| PROBLEM TO SOLVE |
Entries follow. Give back exactly the lines starting at the one containing "wb_data[396] | 0.47 |" and ending at the one containing "after global routing: 50.2 / 0.147 / -7.72", and no other lines.

| EXCERPTED DATA |
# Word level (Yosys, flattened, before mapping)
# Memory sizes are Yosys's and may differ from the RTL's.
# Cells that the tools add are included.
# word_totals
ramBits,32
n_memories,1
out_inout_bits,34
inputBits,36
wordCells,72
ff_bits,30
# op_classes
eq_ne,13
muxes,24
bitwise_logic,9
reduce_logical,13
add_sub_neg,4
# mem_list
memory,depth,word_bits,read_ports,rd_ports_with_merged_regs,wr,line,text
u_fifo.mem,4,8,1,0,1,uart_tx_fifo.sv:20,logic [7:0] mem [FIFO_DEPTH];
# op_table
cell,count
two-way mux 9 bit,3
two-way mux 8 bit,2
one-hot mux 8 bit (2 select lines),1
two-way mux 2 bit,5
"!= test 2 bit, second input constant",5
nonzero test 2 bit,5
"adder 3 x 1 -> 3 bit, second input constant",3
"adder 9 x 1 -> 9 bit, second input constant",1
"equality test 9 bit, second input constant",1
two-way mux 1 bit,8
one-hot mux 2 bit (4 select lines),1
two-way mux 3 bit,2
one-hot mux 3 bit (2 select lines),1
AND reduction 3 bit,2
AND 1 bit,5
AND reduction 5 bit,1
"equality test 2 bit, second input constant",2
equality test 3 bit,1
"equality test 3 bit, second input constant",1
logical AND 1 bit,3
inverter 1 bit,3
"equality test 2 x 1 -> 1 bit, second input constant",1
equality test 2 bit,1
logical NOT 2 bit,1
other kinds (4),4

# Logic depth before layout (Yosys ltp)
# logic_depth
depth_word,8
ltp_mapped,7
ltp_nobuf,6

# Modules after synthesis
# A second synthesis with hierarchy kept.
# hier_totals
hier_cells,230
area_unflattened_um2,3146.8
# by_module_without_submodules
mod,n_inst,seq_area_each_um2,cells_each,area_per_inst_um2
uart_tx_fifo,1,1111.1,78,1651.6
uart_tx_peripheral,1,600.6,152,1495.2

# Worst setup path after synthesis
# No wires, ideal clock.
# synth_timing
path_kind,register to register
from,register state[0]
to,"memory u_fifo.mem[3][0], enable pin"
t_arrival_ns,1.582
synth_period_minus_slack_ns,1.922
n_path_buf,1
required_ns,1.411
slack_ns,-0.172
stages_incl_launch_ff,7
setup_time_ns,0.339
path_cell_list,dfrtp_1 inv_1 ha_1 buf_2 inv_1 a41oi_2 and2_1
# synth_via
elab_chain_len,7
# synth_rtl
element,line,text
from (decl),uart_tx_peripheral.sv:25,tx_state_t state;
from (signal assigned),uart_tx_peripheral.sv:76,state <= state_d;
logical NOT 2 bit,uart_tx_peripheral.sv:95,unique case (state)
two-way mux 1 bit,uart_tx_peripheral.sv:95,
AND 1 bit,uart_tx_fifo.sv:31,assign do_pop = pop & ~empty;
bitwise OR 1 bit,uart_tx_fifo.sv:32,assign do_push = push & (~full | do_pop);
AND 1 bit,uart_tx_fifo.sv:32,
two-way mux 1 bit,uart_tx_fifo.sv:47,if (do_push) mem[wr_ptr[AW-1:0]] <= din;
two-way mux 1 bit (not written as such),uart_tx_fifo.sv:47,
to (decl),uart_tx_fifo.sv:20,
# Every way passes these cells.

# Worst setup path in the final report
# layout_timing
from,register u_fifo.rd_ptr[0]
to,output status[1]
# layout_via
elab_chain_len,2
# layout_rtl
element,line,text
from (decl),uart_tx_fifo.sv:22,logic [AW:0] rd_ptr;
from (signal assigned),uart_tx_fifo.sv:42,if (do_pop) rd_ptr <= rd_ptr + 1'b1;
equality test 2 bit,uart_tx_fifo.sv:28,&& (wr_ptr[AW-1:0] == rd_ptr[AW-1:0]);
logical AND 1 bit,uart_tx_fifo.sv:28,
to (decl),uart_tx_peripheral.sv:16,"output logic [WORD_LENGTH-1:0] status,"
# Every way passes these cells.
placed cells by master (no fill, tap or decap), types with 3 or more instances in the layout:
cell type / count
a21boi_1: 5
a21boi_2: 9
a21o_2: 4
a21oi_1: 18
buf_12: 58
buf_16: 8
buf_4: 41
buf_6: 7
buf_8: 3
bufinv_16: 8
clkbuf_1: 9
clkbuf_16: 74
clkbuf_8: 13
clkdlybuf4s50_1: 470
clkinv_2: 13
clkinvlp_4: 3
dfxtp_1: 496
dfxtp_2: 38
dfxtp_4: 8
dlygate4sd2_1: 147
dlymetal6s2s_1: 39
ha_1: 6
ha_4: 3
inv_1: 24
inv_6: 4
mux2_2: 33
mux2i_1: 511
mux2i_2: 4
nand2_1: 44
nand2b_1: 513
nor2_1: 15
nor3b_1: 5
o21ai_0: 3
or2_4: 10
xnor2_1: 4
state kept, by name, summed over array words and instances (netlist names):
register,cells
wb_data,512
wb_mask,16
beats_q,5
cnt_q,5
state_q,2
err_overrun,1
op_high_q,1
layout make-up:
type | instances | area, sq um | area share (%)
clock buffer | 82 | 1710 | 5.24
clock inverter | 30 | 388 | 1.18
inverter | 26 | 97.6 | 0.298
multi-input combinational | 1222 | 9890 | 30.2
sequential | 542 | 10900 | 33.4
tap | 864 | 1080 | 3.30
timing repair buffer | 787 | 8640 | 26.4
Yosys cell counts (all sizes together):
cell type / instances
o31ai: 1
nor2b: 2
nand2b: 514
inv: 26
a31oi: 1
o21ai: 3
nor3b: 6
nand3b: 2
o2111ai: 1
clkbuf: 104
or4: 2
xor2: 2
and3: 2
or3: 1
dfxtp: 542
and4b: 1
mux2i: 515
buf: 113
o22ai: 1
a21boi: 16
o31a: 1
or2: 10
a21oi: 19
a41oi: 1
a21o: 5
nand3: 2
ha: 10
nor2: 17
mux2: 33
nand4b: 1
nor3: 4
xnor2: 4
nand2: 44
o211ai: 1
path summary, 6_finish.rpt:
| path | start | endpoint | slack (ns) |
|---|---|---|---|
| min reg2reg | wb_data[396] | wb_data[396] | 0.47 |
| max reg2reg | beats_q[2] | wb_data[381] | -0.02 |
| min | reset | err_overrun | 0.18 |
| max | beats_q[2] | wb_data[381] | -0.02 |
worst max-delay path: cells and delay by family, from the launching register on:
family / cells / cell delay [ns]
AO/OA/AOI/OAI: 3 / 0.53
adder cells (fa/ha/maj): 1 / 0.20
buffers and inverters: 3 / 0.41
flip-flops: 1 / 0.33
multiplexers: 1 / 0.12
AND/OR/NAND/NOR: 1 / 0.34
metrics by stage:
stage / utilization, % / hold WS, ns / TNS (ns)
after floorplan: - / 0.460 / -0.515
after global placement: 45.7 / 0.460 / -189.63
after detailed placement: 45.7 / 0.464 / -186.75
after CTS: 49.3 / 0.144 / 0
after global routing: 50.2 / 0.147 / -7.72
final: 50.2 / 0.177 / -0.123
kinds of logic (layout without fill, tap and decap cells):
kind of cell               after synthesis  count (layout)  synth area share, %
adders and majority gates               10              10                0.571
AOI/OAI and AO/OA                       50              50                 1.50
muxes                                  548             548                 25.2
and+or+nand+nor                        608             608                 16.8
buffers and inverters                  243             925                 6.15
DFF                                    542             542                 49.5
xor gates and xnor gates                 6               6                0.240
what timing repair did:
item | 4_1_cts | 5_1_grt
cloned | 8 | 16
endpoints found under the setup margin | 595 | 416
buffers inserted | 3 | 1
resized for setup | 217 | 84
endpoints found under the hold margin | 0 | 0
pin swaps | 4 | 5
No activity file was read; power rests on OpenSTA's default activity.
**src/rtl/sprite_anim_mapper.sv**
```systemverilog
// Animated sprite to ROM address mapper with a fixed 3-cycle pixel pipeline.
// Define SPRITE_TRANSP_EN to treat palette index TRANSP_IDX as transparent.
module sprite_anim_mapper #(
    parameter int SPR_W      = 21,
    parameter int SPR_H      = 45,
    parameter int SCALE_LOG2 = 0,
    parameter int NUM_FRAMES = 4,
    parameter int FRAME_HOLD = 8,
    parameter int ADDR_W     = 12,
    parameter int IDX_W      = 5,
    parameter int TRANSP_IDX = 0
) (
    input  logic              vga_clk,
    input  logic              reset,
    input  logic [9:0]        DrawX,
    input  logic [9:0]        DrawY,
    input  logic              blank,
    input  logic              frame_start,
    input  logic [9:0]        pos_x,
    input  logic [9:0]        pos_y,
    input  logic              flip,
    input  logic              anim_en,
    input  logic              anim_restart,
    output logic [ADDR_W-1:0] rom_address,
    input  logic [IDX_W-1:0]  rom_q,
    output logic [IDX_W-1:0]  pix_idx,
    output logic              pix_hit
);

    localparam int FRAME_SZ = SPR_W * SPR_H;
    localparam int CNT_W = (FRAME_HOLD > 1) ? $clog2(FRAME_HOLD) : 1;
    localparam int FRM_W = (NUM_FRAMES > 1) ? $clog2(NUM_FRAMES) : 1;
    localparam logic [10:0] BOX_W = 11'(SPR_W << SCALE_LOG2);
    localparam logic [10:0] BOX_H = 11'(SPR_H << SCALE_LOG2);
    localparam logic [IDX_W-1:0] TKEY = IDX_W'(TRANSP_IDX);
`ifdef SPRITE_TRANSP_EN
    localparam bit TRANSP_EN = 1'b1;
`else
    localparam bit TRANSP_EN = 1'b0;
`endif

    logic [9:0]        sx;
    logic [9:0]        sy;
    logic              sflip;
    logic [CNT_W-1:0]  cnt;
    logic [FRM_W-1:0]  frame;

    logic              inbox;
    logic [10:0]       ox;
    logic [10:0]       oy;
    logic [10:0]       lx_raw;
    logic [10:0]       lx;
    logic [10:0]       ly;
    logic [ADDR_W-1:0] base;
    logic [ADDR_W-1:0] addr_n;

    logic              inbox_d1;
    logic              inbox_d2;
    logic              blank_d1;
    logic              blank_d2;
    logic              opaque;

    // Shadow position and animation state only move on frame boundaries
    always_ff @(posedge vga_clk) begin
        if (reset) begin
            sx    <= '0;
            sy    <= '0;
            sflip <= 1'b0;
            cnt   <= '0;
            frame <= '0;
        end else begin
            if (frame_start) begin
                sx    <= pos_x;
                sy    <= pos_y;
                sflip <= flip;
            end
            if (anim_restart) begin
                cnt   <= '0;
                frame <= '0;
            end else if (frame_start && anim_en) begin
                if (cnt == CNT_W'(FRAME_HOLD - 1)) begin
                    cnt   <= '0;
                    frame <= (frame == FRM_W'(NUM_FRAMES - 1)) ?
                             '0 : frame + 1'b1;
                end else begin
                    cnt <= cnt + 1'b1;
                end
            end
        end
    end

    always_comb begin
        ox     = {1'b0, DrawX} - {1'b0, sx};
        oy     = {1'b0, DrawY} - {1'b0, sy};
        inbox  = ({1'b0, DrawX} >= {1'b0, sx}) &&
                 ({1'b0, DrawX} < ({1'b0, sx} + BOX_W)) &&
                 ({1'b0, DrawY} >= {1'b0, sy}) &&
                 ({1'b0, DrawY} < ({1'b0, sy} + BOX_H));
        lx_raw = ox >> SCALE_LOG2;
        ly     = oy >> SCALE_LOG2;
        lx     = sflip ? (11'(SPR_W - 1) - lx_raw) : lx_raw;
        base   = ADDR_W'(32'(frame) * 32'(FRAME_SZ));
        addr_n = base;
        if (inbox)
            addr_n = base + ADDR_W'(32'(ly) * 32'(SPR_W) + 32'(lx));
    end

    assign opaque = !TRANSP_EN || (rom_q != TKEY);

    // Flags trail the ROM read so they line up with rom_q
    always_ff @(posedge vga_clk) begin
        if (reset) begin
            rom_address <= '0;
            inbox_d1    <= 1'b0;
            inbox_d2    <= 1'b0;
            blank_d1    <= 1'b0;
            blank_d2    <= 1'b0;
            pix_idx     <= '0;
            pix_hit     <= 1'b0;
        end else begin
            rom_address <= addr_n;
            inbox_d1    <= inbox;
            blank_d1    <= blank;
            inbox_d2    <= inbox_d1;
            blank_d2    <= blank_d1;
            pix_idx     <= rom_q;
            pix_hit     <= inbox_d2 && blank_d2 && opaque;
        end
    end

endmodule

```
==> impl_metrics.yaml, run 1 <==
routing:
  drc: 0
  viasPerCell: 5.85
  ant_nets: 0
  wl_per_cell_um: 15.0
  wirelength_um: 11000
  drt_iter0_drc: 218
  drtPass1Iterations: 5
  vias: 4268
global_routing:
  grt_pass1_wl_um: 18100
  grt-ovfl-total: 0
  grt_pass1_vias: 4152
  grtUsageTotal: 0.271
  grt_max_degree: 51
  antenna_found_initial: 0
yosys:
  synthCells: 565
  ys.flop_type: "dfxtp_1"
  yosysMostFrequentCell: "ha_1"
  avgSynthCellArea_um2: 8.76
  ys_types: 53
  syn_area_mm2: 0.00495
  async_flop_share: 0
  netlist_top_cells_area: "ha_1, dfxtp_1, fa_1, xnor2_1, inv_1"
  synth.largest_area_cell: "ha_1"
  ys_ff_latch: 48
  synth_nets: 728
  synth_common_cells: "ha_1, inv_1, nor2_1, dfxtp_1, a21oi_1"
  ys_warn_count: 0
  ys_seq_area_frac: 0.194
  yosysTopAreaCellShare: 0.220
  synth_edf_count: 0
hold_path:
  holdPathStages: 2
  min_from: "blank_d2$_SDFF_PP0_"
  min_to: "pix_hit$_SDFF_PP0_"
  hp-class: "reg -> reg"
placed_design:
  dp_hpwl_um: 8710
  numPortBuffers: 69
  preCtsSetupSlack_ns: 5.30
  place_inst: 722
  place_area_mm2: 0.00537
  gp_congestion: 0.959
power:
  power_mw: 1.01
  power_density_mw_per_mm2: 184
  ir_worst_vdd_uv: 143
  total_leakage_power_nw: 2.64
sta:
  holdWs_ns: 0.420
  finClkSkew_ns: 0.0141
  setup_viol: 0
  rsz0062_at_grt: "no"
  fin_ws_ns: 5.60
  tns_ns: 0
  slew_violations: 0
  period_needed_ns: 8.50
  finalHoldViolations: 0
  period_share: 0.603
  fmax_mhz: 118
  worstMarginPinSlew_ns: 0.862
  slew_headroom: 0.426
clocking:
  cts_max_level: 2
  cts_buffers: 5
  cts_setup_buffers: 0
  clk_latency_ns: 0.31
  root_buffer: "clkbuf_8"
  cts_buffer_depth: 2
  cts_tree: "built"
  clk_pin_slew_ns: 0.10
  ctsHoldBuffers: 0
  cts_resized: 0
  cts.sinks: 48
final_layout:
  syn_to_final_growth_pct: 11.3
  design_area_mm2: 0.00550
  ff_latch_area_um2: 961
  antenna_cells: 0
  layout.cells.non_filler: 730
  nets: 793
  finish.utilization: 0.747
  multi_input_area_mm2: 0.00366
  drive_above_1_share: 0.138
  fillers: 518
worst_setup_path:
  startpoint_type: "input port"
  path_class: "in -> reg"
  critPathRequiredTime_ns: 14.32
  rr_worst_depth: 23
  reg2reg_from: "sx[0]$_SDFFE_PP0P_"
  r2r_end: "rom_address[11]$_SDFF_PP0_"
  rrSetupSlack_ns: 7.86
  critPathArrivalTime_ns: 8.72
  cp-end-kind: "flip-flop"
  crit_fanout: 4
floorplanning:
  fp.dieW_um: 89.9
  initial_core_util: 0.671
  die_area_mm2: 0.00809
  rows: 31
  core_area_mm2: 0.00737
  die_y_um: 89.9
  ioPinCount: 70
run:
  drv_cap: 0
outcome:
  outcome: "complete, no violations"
### config.mk
export PLATFORM = sky130hd
export DESIGN_NAME = l1c_mem_arbiter_flat
export DESIGN_NICKNAME = d
export VERILOG_FILES = /design/src/rtl/l1c_mem_arbiter_if.sv /design/src/rtl/l1c_mem_arbiter.sv /design/src/flat_wrapper.sv
export SDC_FILE = /design/constraint.sdc
export NUM_CORES = 1
export LEC_CHECK = 0
export BUFFER_PORTS_ARGS = -buffer_cell sky130_fd_sc_hd__buf_4
export CAP_MARGIN = 10
export CORE_MARGIN = 3
export CORE_UTILIZATION = 48
export CTS_BUF_LIST = sky130_fd_sc_hd__clkbuf_4
export DETAILED_ROUTE_END_ITERATION = 12
export PLACE_DENSITY_LB_ADDON = 0.05
export SETUP_SLACK_MARGIN = 0.5
export SLEW_MARGIN = 20
export SYNTH_ARGS = -nofsm -noshare
export SYNTH_HDL_FRONTEND = slang
export SYNTH_SLANG_ARGS = --single-unit
### constraint.sdc
create_clock -name clk -period 3.15 [get_ports clk]
set_clock_uncertainty 0.2 [all_clocks]
set_input_delay 0.63 -clock clk [delete_from_list [all_inputs] [get_ports clk]]
set_output_delay 0.63 -clock clk [all_outputs]
set_load 0.01 [all_outputs]
### src/rtl/l1c_mem_arbiter_if.sv
// Signal bundle between the two L1 caches, the shared CPU-wrapper memory port
// and the arbiter that multiplexes them.
interface l1c_mem_arbiter_if;
    logic        I_req;
    logic [31:0] I_addr;
    logic        D_req;
    logic        D_write;
    logic [31:0] D_addr;
    logic [31:0] D_in;
    logic [2:0]  D_type;
    logic        RVALID;
    logic        RLAST;
    logic        BVALID;
    logic        BREADY;
    logic        M_req;
    logic        M_write;
    logic [31:0] M_addr;
    logic [31:0] M_in;
    logic [2:0]  M_type;
    logic        I_RVALID;
    logic        I_RLAST;
    logic        D_RVALID;
    logic        D_RLAST;
    logic        D_BVALID;
    logic        I_busy;
    logic [1:0]  grant;
    logic        proto_err;

    // Arbiter side
    modport slave (
        input  I_req, I_addr, D_req, D_write, D_addr, D_in, D_type,
        input  RVALID, RLAST, BVALID, BREADY,
        output M_req, M_write, M_addr, M_in, M_type,
        output I_RVALID, I_RLAST, D_RVALID, D_RLAST, D_BVALID,
        output I_busy, grant, proto_err
    );

    // Requester / memory-model side
    modport master (
        output I_req, I_addr, D_req, D_write, D_addr, D_in, D_type,
        output RVALID, RLAST, BVALID, BREADY,
        input  M_req, M_write, M_addr, M_in, M_type,
        input  I_RVALID, I_RLAST, D_RVALID, D_RLAST, D_BVALID,
        input  I_busy, grant, proto_err
    );
endinterface

### src/rtl/l1c_mem_arbiter.sv
// Two-requester arbiter for the shared memory port: I-cache reads vs D-cache
// reads/writes, one grant at a time, held until the transaction completes.
module l1c_mem_arbiter #(
    parameter int MAX_BEATS = 4,
    parameter bit RR_EN     = 1'b1
) (
    input  logic               clk,
    input  logic               rst,
    l1c_mem_arbiter_if.slave   bus
);
    localparam int CNT_W = $clog2(MAX_BEATS) + 1;

    typedef enum logic [1:0] {IDLE, GRANT_I, GRANT_D, RELEASE} state_t;

    state_t             r_state;
    state_t             w_state_next;
    logic               r_last_grant;   // 0 = I, 1 = D
    logic [31:0]        r_addr;
    logic               r_write;
    logic [31:0]        r_in;
    logic [2:0]         r_type;
    logic [CNT_W-1:0]   r_beat_cnt;
    logic               r_proto_err;

    logic               w_i_pend;
    logic               w_d_pend;
    logic               w_win_i;
    logic               w_win_d;
    logic               w_granted;
    logic               w_done;
    logic               w_read_beat;
    logic [1:0]         w_grant;

    assign w_i_pend = bus.I_req;
    assign w_d_pend = bus.D_req | bus.D_write;

    // Winner selection only matters in IDLE; on a tie round-robin picks the
    // side that did not win last time.
    always_comb begin
        w_win_i = 1'b0;
        w_win_d = 1'b0;
        if (r_state == IDLE) begin
            if (w_i_pend && w_d_pend) begin
                w_win_d = RR_EN ? (r_last_grant == 1'b0) : 1'b1;
                w_win_i = ~w_win_d;
            end else begin
                w_win_i = w_i_pend;
                w_win_d = w_d_pend;
            end
        end
    end

    assign w_granted   = (r_state == GRANT_I) || (r_state == GRANT_D);
    assign w_read_beat = w_granted && !r_write && bus.RVALID;
    assign w_done      = w_granted && (r_write ? (bus.BVALID && bus.BREADY)
                                               : (bus.RVALID && bus.RLAST));

    always_comb begin
        w_state_next = r_state;
        case (r_state)
            IDLE: begin
                if (w_win_d)      w_state_next = GRANT_D;
                else if (w_win_i) w_state_next = GRANT_I;
            end
            GRANT_I, GRANT_D: begin
                if (w_done) w_state_next = RELEASE;
            end
            RELEASE: w_state_next = IDLE;
            default: w_state_next = IDLE;
        endcase
    end

    always_ff @(posedge clk or posedge rst) begin
        if (rst) begin
            r_state      <= IDLE;
            r_last_grant <= 1'b0;
            r_addr       <= '0;
            r_write      <= 1'b0;
            r_in         <= '0;
            r_type       <= '0;
            r_beat_cnt   <= '0;
            r_proto_err  <= 1'b0;
        end else begin
            r_state <= w_state_next;
            if (w_win_d) begin
                r_last_grant <= 1'b1;
                r_addr       <= bus.D_addr;
                r_write      <= bus.D_write;
                r_in         <= bus.D_in;
                r_type       <= bus.D_type;
            end else if (w_win_i) begin
                r_last_grant <= 1'b0;
                r_addr       <= bus.I_addr;
                r_write      <= 1'b0;
                r_in         <= '0;
                r_type       <= '0;
            end
            // Counter saturates at MAX_BEATS so every further stray beat is still flagged.
            if (r_state == RELEASE) begin
                r_beat_cnt <= '0;
            end else if (w_read_beat && (r_beat_cnt != CNT_W'(MAX_BEATS))) begin
                r_beat_cnt <= r_beat_cnt + 1'b1;
            end
            if (w_read_beat && !bus.RLAST && (r_beat_cnt == CNT_W'(MAX_BEATS))) begin
                r_proto_err <= 1'b1;
            end
        end
    end

    assign w_grant = {(r_state == GRANT_D), (r_state == GRANT_I)};

    assign bus.grant     = w_grant;
    assign bus.M_req     = w_granted && !r_write;
    assign bus.M_write   = w_granted && r_write;
    assign bus.M_addr    = w_granted ? r_addr : 32'h0;
    assign bus.M_in      = w_granted ? r_in   : 32'h0;
    assign bus.M_type    = w_granted ? r_type : 3'h0;
    assign bus.I_RVALID  = bus.RVALID & w_grant[0];
    assign bus.I_RLAST   = bus.RLAST  & w_grant[0];
    assign bus.D_RVALID  = bus.RVALID & w_grant[1];
    assign bus.D_RLAST   = bus.RLAST  & w_grant[1];
    assign bus.D_BVALID  = bus.BVALID & bus.BREADY & w_grant[1];
    assign bus.I_busy    = w_grant[0] | w_win_i;
    assign bus.proto_err = r_proto_err;
endmodule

| TASK SOLUTION |
| min reg2reg | wb_data[396] | wb_data[396] | 0.47 |
| max reg2reg | beats_q[2] | wb_data[381] | -0.02 |
| min | reset | err_overrun | 0.18 |
| max | beats_q[2] | wb_data[381] | -0.02 |
worst max-delay path: cells and delay by family, from the launching register on:
family / cells / cell delay [ns]
AO/OA/AOI/OAI: 3 / 0.53
adder cells (fa/ha/maj): 1 / 0.20
buffers and inverters: 3 / 0.41
flip-flops: 1 / 0.33
multiplexers: 1 / 0.12
AND/OR/NAND/NOR: 1 / 0.34
metrics by stage:
stage / utilization, % / hold WS, ns / TNS (ns)
after floorplan: - / 0.460 / -0.515
after global placement: 45.7 / 0.460 / -189.63
after detailed placement: 45.7 / 0.464 / -186.75
after CTS: 49.3 / 0.144 / 0
after global routing: 50.2 / 0.147 / -7.72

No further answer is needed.